Ramadan Orientation

I was well aware of Ramadan when we lived 16 years in Saudi Arabia. It never affected me though. I was a child living in an American compound and so it never meant more than a month of fasting to me. My father, I’m sure, did deal with it in the workplace with such things as shorter work hours and a slowing down of activities.

That’s why I decided to go to the Ramadan Orientation breakfast at KAUST today. I had been hearing that you can’t even drink water in the presence of others during Ramadan. What other things would affect my daily life?

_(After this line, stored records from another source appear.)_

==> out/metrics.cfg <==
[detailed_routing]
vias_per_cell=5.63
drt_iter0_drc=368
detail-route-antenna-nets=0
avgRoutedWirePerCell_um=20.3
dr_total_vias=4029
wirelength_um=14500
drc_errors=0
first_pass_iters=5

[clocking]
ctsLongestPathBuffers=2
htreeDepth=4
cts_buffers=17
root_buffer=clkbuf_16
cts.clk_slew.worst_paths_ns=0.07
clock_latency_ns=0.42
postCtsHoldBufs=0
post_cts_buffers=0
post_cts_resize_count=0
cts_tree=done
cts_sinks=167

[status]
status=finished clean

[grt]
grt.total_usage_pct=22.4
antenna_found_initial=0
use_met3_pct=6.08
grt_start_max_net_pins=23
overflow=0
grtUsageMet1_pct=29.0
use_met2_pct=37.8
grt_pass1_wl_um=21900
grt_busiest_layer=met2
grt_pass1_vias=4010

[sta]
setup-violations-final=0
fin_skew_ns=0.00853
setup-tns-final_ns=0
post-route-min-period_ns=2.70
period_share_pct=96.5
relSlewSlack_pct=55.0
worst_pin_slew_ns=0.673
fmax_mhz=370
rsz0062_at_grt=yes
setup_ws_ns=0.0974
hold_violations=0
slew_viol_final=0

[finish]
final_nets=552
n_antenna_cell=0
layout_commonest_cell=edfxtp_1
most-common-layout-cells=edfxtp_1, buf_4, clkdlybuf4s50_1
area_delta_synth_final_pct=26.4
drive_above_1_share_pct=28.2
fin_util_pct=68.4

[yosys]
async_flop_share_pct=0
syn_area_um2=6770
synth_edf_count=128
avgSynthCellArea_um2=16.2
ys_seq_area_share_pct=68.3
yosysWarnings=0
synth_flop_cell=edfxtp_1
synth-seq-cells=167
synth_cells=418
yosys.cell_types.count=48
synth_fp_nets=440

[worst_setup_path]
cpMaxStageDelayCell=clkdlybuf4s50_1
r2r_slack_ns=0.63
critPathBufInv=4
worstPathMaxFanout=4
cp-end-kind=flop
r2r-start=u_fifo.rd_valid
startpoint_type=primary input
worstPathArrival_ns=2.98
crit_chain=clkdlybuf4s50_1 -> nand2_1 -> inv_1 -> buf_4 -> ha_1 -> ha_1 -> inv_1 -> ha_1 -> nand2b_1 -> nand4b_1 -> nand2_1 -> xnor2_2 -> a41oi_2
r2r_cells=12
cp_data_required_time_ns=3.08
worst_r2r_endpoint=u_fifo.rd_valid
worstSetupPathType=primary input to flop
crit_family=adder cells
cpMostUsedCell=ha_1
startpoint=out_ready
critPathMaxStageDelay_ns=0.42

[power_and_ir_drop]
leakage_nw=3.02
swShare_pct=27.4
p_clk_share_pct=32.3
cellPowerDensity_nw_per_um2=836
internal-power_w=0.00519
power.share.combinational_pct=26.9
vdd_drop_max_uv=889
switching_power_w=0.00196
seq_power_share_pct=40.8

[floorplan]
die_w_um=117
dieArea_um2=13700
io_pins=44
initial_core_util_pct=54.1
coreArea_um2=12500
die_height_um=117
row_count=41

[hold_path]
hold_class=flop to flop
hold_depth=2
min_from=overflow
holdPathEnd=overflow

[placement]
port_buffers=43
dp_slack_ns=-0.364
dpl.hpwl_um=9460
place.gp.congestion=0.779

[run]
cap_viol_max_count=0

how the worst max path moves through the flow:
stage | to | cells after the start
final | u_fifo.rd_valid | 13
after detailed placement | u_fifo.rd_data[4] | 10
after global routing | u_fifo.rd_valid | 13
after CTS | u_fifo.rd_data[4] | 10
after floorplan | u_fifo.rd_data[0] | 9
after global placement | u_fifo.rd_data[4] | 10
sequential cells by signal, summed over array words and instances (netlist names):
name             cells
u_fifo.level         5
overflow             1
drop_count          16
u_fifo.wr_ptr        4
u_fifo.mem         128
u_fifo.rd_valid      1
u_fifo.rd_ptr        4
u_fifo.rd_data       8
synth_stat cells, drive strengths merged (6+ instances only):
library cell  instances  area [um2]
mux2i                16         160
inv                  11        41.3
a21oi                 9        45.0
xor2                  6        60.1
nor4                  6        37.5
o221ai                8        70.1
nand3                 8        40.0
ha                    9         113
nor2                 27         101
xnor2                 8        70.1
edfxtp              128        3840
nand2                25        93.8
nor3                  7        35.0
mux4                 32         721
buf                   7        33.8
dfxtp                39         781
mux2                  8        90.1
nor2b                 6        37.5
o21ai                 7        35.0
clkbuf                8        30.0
$ cat config.mk
export PLATFORM = sky130hd
export DESIGN_NAME = div_unit
export DESIGN_NICKNAME = d
export VERILOG_FILES = /design/src/rtl/div_unit.sv
export SDC_FILE = /design/constraint.sdc
export NUM_CORES = 1
export LEC_CHECK = 0
export ABC_AREA = 1
export CORE_MARGIN = 1.5
export CORE_UTILIZATION = 59
export CTS_CLUSTER_SIZE = 28
export DETAILED_ROUTE_END_ITERATION = 8
export GPL_TIMING_DRIVEN = 1
export MAX_ROUTING_LAYER = met4
export PLACE_DENSITY_LB_ADDON = 0.08
export SETUP_SLACK_MARGIN = 0.02
export SLEW_MARGIN = 20
export SYNTH_ARGS = -nofsm -noshare
export SYNTH_HDL_FRONTEND = slang
export SYNTH_SLANG_ARGS = --single-unit
$ cat constraint.sdc
create_clock -name clk -period 3.2 [get_ports clk]
set_input_delay 0.96 -clock clk [delete_from_list [all_inputs] [get_ports clk]]
set_output_delay 0.96 -clock clk [all_outputs]
set_load 0.03 [all_outputs]
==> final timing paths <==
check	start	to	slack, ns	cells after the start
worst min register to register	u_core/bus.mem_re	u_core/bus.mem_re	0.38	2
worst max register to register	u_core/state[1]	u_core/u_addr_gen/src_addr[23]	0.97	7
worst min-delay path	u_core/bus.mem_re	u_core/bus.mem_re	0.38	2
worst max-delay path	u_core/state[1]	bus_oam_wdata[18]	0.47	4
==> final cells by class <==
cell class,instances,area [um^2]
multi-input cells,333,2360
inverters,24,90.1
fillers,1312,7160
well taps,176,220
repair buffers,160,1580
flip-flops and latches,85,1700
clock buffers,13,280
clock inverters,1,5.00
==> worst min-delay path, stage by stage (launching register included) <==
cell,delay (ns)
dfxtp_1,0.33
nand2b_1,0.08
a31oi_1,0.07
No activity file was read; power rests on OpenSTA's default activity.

The event started with a breakfast featuring some traditional dishes. There was, of course, fool. Fool is mashed beans that you top with whatever you like: onions, peppers, yogurt, nuts, herbs, etc. It reminds me a lot of Chinese congee in the same way you put toppings that you like. There were dates dipped in chocolate or filled with nuts, omali (a sort of bread pudding), samosas, kenefe, etc. Drinks included Arab coffee and tea as well as Vimto and Rooh Afza, which is a Pakistani syrup made from a squash, rose water, and other ingredients and mixed with water.

mahmoul - date filled cookies
We learned about Ramadan being the 9th month of the lunar calendar. The dates can differ slightly by where you are in the world, but in Saudi Arabia, it is determined by physically seeing the first crescent sliver of the new moon. That means if it is a cloudy night so that the moon can not be observed, Ramadan will not be proclaimed yet. For 2019, it is scheduled to run from May 6 to June 4.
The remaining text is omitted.